Ji Su Kim1,4, Jeong Youp Park2,4, Munseok Choi5, Dong Jin Joo3, Ho Kyoung Hwang1,4, Woo Jung Lee1,4, and Chang Moo Kang1,4

1Division of Hepatobiliary and Pancreatic Surgery, 2Division of Gastroenterology, Department of Internal Medicine, 3Division of Transplantation, Department of Surgery, Yonsei University College of Medicine, 4Pancreatobiliary Cancer Center, Yonsei Cancer Center, Severance Hospital, Seoul, 5Department of Surgery, Yongin Severance, Yongin, Korea
Correspondence to: Chang Moo Kang
Division of Hepatobiliary and Pancreatic Surgery, Department of Surgery, Yonsei University College of Medicine, 50 Yonsei-ro, Seodaemun-gu, Seoul 03722, Korea
Tel: +82-2-2228-2100, Fax: +82-2-313-8289, E-mail: cmkang@yuhs.ac
Received October 6, 2020; Revised November 17, 2020; Accepted November 26, 2020.
This is an Open Access article distributed under the terms of the Creative Commons Attribution Non-Commercial License (http://creativecommons.org/licenses/by-nc/4.0) which permits unrestricted non-commercial use, distribution, and reproduction in any medium, provided the original work is properly cited.
 Abstract
Pancreatic cancer is one of the dismal malignant disease in gastrointestinal tract.
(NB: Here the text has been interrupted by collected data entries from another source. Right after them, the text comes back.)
File: src/rtl/avst_pkt_pkg.sv
// avst_pkt_pkg: shared types, constants and parameter check for the Avalon-ST packetizer
package avst_pkt_pkg;

    localparam logic [15:0] SYNC_WORD = 16'hA5C3;

    typedef enum logic [1:0] {IDLE, HEADER, PAYLOAD} state_t;

    typedef struct packed {
        logic [15:0] sync;
        logic [7:0]  seq;
        logic [7:0]  len_m1;
    } hdr_t;

    function automatic bit check_params(input int data_width, input int pkt_len);
        return data_width >= 32 && pkt_len >= 1 && pkt_len <= 256;
    endfunction

endpackage

File: src/rtl/avst_out_reg.sv
// avst_out_reg: single-entry output register with valid/ready slot tracking
module avst_out_reg
    import avst_pkt_pkg::*;
#(
    parameter int DATA_WIDTH = 32
) (
    input  logic                  clk,
    input  logic                  aresetn,
    input  logic                  load,
    input  logic [DATA_WIDTH-1:0] ld_data,
    input  logic                  ld_sop,
    input  logic                  ld_eop,
    input  logic                  out_ready,
    output logic                  out_valid,
    output logic [DATA_WIDTH-1:0] out_data,
    output logic                  out_sop,
    output logic                  out_eop,
    output logic                  slot_free
);

    assign slot_free = !out_valid || out_ready;

    // a load in the same cycle as a drain keeps out_valid high
    always_ff @(posedge clk or negedge aresetn) begin
        if (!aresetn) begin
            out_valid <= 1'b0;
            out_data  <= '0;
            out_sop   <= 1'b0;
            out_eop   <= 1'b0;
        end else if (load) begin
            out_valid <= 1'b1;
            out_data  <= ld_data;
            out_sop   <= ld_sop;
            out_eop   <= ld_eop;
        end else if (out_ready) begin
            out_valid <= 1'b0;
        end
    end

endmodule

File: src/rtl/avst_packetizer.sv
// avst_packetizer: frames the FIFO word stream into header + PKT_LEN payload Avalon-ST packets
module avst_packetizer
    import avst_pkt_pkg::*;
#(
    parameter int DATA_WIDTH = 32,
    parameter int PKT_LEN    = 16
) (
    input  logic                  clk,
    input  logic                  aresetn,
    input  logic                  in_valid,
    output logic                  in_ready,
    input  logic [DATA_WIDTH-1:0] in_data,
    output logic                  out_valid,
    input  logic                  out_ready,
    output logic [DATA_WIDTH-1:0] out_data,
    output logic                  out_sop,
    output logic                  out_eop,
    output logic [15:0]           pkt_count
);

    localparam logic [7:0] LEN_M1 = 8'(PKT_LEN - 1);

    if (!check_params(DATA_WIDTH, PKT_LEN)) begin : g_bad_params
        $fatal(1, "avst_packetizer: DATA_WIDTH must be >= 32 and PKT_LEN in 1..256");
    end

    state_t                state, state_n;
    logic [7:0]            cnt, seq;
    logic                  slot_free, load, ld_sop, ld_eop, last;
    logic [DATA_WIDTH-1:0] ld_data;
    hdr_t                  hdr;

    assign hdr  = '{sync: SYNC_WORD, seq: seq, len_m1: LEN_M1};
    assign last = cnt == LEN_M1;

    always_comb begin
        state_n  = state;
        load     = 1'b0;
        in_ready = 1'b0;
        ld_sop   = 1'b0;
        ld_eop   = 1'b0;
        ld_data  = in_data;
        case (state)
            IDLE:    state_n = in_valid ? HEADER : IDLE;
            HEADER: begin
                load    = slot_free;
                ld_sop  = 1'b1;
                ld_data = DATA_WIDTH'(hdr);
                state_n = slot_free ? PAYLOAD : HEADER;
            end
            PAYLOAD: begin
                in_ready = slot_free;
                load     = in_valid && slot_free;
                ld_eop   = last;
                state_n  = (load && last) ? IDLE : PAYLOAD;
            end
            default: state_n = IDLE;
        endcase
    end

    always_ff @(posedge clk or negedge aresetn) begin
        if (!aresetn) begin
            state     <= IDLE;
            cnt       <= '0;
            seq       <= '0;
            pkt_count <= '0;
        end else begin
            state <= state_n;
            if (load) cnt <= ld_sop ? '0 : cnt + 8'd1;
            if (load && ld_eop) seq <= seq + 8'd1;
            if (out_valid && out_ready && out_eop) pkt_count <= pkt_count + 16'd1;
        end
    end

    avst_out_reg #(.DATA_WIDTH(DATA_WIDTH)) u_out_reg (
        .clk       (clk),
        .aresetn   (aresetn),
        .load      (load),
        .ld_data   (ld_data),
        .ld_sop    (ld_sop),
        .ld_eop    (ld_eop),
        .out_ready (out_ready),
        .out_valid (out_valid),
        .out_data  (out_data),
        .out_sop   (out_sop),
        .out_eop   (out_eop),
        .slot_free (slot_free)
    );

endmodule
However, since the recent literature reporting median survival of FOLFIRINOX (leucovorin clcium, fluorouracil, irinotecan hydrochloride, oxaliplatin) chemotherapy was more than 12 months in metastatic pancreatic cancer was published, the positive attitude toward the treatment of the advanced pancreatic cancer is gradually expanded among the medical and surgical oncologists. Due to multiple combination of potent chemotherapeutic agents, potential adverse side effects should be concerned when considering FOLFIRINOX. Herein, we report a 55-year old male patient with locally advanced pancreatic cancer who successfully underwent curative resection following by laparoscopic division of pancreaticosplenic ligament due to long-term preoperative use of FOLFIRINOX related hepatic toxicity associated with secondary hypersplenism. The present case suggests the extended radical PD with combined major vascular resection following laparoscopic division of pancreaticosplenic ligament containing splenic artery and vein can improve the safety of curative resection and may expand the potential indication of pancreatic cancer in well-selected long-term use of preoperative FOLFIRINOX induced hepatic toxicity associated with secondary hypersplenism.
Keywords : Pancreaticoduodenectomy; FOLFIRINOX; Hypersplenism; Liver toxicity
INTRODUCTION

Is FOLFIRINOX (leucovorin calcium, fluorouracil, irinotecan hydrochloride, oxaliplatin) light to the pancreatic cancer treatment? It is known that pancreatic cancer is one of the dismal malignant disease in gastrointestinal tract. However, since the recent literature reporting median survival of FOLFIRINOX chemotherapy was more than 12 months in metastatic pancreatic cancer was published,1,2 the positive attitude toward the treatment of the advanced pancreatic cancer is gradually expanded among the medical and surgical oncologists. It was also reported that the long-term survival outcome of FOLFIRINOX was found to be extremely superior to conventional gemcitabine in postoperative adjuvant setting.3

Due to multiple combination of potent chemotherapeutic agents, potential adverse side effects should be concerned when considering FOLFIRINOX in clinical practice.4 In addition, with advance of surgical techniques for margin-negative pancreatectomy and under the rationales to support several oncologic benefits of neo-adjuvant chemotherapy in pancreatic cancer, conversion surgery following preoperative chemotherapy is actively considered in locally advanced pancreatic cancer.5

In this case, we report successful pancreaticoduodenectomy (PD) with combined vascular resection following laparoscopic division of pancreaticosplenic ligament in patients with FOLFIRINOX-induced hepatic toxicity associated secondary hypersplenism.

CASE

Case presentation

A 55 years old male initially visited the hospital with jaundice. He doesn’t have any other clinical disease and past history. Computed tomography(CT) imaging identified a tumor invaded more than 180 degrees in Common hepatic artery (CHA), Gastroduodenal artery (GDA), Portal vein (PV) (Fig. 1A). He diagnosed locally advanced pancreatic head cancer with major vascular invasion. After endoscopic retrograde biliary drainage (ERBD), he started neo-adjuvant chemotherapy with FOLFIRINOX full dose (147.9 mg/m2 of oxaliplatin, 348 mg/m2 of leucovorin, 313.2 mg/m2 of irinotecan, and a total of 2784 mg/m2 of fluorouracil) in February 2017. When he received 11th FOLFIRINOX, he developed neutropenia and thrombocytopenia, requiring dose reduction to 75%.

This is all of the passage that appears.